**Problem statement**
Return the number of lines below with "endpoints" in them, and nothing else.

Material for this task section start

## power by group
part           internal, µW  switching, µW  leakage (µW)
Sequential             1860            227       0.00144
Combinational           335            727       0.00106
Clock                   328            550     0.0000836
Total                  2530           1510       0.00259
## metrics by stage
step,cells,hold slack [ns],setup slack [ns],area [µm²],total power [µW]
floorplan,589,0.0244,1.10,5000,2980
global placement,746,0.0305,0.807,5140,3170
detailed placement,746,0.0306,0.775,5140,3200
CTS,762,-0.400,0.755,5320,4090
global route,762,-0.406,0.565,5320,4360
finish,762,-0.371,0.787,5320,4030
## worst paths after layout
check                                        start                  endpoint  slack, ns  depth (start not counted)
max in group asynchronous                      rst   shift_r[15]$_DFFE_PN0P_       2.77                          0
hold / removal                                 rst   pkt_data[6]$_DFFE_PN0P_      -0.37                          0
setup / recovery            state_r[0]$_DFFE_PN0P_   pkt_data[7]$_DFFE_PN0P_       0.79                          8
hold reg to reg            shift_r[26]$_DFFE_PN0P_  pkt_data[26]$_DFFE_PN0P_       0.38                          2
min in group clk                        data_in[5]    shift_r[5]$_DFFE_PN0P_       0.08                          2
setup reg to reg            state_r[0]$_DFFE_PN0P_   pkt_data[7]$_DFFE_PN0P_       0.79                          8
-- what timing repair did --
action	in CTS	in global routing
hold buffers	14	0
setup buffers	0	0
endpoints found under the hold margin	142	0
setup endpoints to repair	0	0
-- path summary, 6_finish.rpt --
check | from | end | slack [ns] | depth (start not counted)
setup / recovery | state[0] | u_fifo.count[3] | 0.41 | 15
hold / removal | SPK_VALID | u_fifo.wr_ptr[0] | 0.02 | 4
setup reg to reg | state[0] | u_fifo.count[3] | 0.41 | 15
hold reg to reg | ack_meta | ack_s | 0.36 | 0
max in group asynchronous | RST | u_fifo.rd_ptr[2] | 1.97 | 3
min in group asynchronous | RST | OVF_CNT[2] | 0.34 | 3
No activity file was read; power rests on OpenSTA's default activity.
**config.mk**
```make
export PLATFORM = sky130hd
export DESIGN_NAME = fifo_blk_ctrl
export DESIGN_NICKNAME = d
export VERILOG_FILES = /design/src/rtl/fifo_blk_ctrl.sv
export SDC_FILE = /design/constraint.sdc
export NUM_CORES = 1
export LEC_CHECK = 0
export CAP_MARGIN = 20
export CORE_MARGIN = 1.5
export CORE_UTILIZATION = 49
export CTS_BUF_LIST = sky130_fd_sc_hd__clkbuf_4 sky130_fd_sc_hd__clkbuf_8
export DETAILED_ROUTE_END_ITERATION = 16
export GPL_TIMING_DRIVEN = 0
export HOLD_SLACK_MARGIN = 0.05
export PLACE_DENSITY = 0.83
export SYNTH_ARGS = -nofsm -noshare
export SYNTH_HDL_FRONTEND = slang
export SYNTH_SLANG_ARGS = --single-unit
```
**constraint.sdc**
```tcl
create_clock -name clk -period 7.7 [get_ports clk]
set_input_delay 1.925 -clock clk [delete_from_list [all_inputs] [get_ports clk]]
set_output_delay 1.925 -clock clk [all_outputs]
set_load 0.02 [all_outputs]
```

Material for this task section end

**Answer box**
2